• [Action item]
Below are the entries; give again exactly the lines from the one mentioning "1189 | 24.64 |" through the one mentioning "nand4_1 | 8 | 1.5", inclusive.

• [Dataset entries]
====================

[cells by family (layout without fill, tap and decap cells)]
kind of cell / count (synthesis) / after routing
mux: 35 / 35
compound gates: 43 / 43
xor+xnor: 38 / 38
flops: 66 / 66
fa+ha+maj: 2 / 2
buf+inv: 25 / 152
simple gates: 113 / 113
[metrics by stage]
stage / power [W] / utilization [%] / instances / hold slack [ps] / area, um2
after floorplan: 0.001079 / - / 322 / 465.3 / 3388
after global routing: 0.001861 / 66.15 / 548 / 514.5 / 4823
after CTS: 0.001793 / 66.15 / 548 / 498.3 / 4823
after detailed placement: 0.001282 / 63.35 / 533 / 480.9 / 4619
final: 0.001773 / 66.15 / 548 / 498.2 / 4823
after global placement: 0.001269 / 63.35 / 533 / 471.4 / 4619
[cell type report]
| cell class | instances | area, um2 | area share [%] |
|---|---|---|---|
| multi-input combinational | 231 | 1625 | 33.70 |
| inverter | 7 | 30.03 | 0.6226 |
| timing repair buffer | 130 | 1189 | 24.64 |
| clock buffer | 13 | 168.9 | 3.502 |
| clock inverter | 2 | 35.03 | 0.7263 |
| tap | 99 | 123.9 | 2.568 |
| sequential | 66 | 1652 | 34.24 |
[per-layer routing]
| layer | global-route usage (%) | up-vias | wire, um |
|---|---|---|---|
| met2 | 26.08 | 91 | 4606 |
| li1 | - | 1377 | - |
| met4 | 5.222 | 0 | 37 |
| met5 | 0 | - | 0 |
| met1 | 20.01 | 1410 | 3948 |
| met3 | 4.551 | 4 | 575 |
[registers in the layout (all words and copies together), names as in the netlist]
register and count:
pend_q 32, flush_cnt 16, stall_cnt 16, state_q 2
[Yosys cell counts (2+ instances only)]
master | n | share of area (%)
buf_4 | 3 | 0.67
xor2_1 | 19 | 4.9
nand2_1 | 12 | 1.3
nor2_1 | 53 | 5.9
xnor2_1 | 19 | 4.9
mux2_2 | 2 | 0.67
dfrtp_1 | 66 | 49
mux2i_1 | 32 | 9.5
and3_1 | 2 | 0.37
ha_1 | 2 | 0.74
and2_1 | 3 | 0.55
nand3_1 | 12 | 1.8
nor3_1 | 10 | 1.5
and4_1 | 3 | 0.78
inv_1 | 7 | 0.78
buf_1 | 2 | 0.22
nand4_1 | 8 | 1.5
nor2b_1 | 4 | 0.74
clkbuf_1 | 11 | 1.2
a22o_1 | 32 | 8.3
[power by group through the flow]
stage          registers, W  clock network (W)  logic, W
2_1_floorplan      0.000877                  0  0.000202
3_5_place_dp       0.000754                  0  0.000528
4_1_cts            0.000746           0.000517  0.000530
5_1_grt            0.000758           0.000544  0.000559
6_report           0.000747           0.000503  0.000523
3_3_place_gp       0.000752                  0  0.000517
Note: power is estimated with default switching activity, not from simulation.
### src/rtl/accum_feeder.sv
// accum_feeder: FIFO-buffered sample sequencer that feeds an accumulator in fixed-length frames.
// Optional `ACCUM_FEEDER_PAUSE_EN adds a Pause input that stalls draining while in FEED.
module accum_feeder #(
   parameter int n     = 6,
   parameter int DEPTH = 4,
   parameter int FRAME = 4
) (
   input  logic                     Clk,
   input  logic                     Reset,
`ifdef ACCUM_FEEDER_PAUSE_EN
   input  logic                     Pause,
`endif
   input  logic                     InValid,
   output logic                     InReady,
   input  logic [n-1:0]             InData,
   output logic [n-1:0]             Data,
   output logic                     En,
   output logic                     Clr,
   output logic                     FrameDone,
   output logic [$clog2(DEPTH):0]   Level
);

   localparam int AW = $clog2(DEPTH);
   localparam int CW = $clog2(FRAME + 1);

   typedef enum logic [1:0] {
      S_CLEAR = 2'd0,
      S_FEED  = 2'd1,
      S_LAST  = 2'd2,
      S_DONE  = 2'd3
   } state_t;

   state_t          state_q, state_d;
   logic [AW:0]     wr_ptr_q, wr_ptr_d;
   logic [AW:0]     rd_ptr_q, rd_ptr_d;
   logic [CW-1:0]   cnt_q, cnt_d;
   logic [n-1:0]    data_q, data_d;
   logic            en_q, en_d;
   logic [n-1:0]    mem_q [DEPTH];

   logic            empty_s;
   logic            full_s;
   logic            push_s;
   logic            pop_s;
   logic            pause_s;

`ifdef ACCUM_FEEDER_PAUSE_EN
   assign pause_s = Pause;
`else
   assign pause_s = 1'b0;
`endif

   // FIFO status, handshake and pointer updates
   always_comb begin
      empty_s  = (wr_ptr_q == rd_ptr_q);
      // Same slot index but opposite wrap bit means the FIFO is full
      full_s   = (wr_ptr_q[AW] != rd_ptr_q[AW]) && (wr_ptr_q[AW-1:0] == rd_ptr_q[AW-1:0]);
      push_s   = InValid && !full_s;
      pop_s    = (state_q == S_FEED) && !empty_s && !pause_s;
      wr_ptr_d = wr_ptr_q;
      rd_ptr_d = rd_ptr_q;
      if (push_s) begin
         wr_ptr_d = wr_ptr_q + {{AW{1'b0}}, 1'b1};
      end else begin
         wr_ptr_d = wr_ptr_q;
      end
      if (pop_s) begin
         rd_ptr_d = rd_ptr_q + {{AW{1'b0}}, 1'b1};
      end else begin
         rd_ptr_d = rd_ptr_q;
      end
   end

   // Frame sequencing and the accumulator-side beat
   always_comb begin
      state_d = state_q;
      cnt_d   = cnt_q;
      en_d    = 1'b0;
      data_d  = data_q;
      case (state_q)
         S_CLEAR: begin
            cnt_d   = '0;
            state_d = S_FEED;
         end
         S_FEED: begin
            if (pop_s) begin
               en_d   = 1'b1;
               data_d = mem_q[rd_ptr_q[AW-1:0]];
               cnt_d  = cnt_q + {{(CW-1){1'b0}}, 1'b1};
               if (cnt_q == CW'(FRAME - 1)) begin
                  state_d = S_LAST;
               end else begin
                  state_d = S_FEED;
               end
            end else begin
               en_d    = 1'b0;
               state_d = S_FEED;
            end
         end
         S_LAST: begin
            state_d = S_DONE;
         end
         S_DONE: begin
            state_d = S_CLEAR;
         end
         default: begin
            state_d = S_CLEAR;
            cnt_d   = '0;
         end
      endcase
   end

   // Control and datapath registers; reset flushes the FIFO and abandons the frame
   always_ff @(posedge Clk) begin
      if (Reset) begin
         state_q  <= S_CLEAR;
         wr_ptr_q <= '0;
         rd_ptr_q <= '0;
         cnt_q    <= '0;
         en_q     <= 1'b0;
         data_q   <= '0;
      end else begin
         state_q  <= state_d;
         wr_ptr_q <= wr_ptr_d;
         rd_ptr_q <= rd_ptr_d;
         cnt_q    <= cnt_d;
         en_q     <= en_d;
         data_q   <= data_d;
      end
   end

   // FIFO storage
   always_ff @(posedge Clk) begin
      if (!Reset && push_s) begin
         mem_q[wr_ptr_q[AW-1:0]] <= InData;
      end
   end

   assign InReady   = !full_s;
   assign Level     = wr_ptr_q - rd_ptr_q;
   assign Data      = data_q;
   assign En        = en_q;
   assign Clr       = (state_q == S_CLEAR);
   assign FrameDone = (state_q == S_DONE);

endmodule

====================

• [Written solution]
| timing repair buffer | 130 | 1189 | 24.64 |
| clock buffer | 13 | 168.9 | 3.502 |
| clock inverter | 2 | 35.03 | 0.7263 |
| tap | 99 | 123.9 | 2.568 |
| sequential | 66 | 1652 | 34.24 |
[per-layer routing]
| layer | global-route usage (%) | up-vias | wire, um |
|---|---|---|---|
| met2 | 26.08 | 91 | 4606 |
| li1 | - | 1377 | - |
| met4 | 5.222 | 0 | 37 |
| met5 | 0 | - | 0 |
| met1 | 20.01 | 1410 | 3948 |
| met3 | 4.551 | 4 | 575 |
[registers in the layout (all words and copies together), names as in the netlist]
register and count:
pend_q 32, flush_cnt 16, stall_cnt 16, state_q 2
[Yosys cell counts (2+ instances only)]
master | n | share of area (%)
buf_4 | 3 | 0.67
xor2_1 | 19 | 4.9
nand2_1 | 12 | 1.3
nor2_1 | 53 | 5.9
xnor2_1 | 19 | 4.9
mux2_2 | 2 | 0.67
dfrtp_1 | 66 | 49
mux2i_1 | 32 | 9.5
and3_1 | 2 | 0.37
ha_1 | 2 | 0.74
and2_1 | 3 | 0.55
nand3_1 | 12 | 1.8
nor3_1 | 10 | 1.5
and4_1 | 3 | 0.78
inv_1 | 7 | 0.78
buf_1 | 2 | 0.22
nand4_1 | 8 | 1.5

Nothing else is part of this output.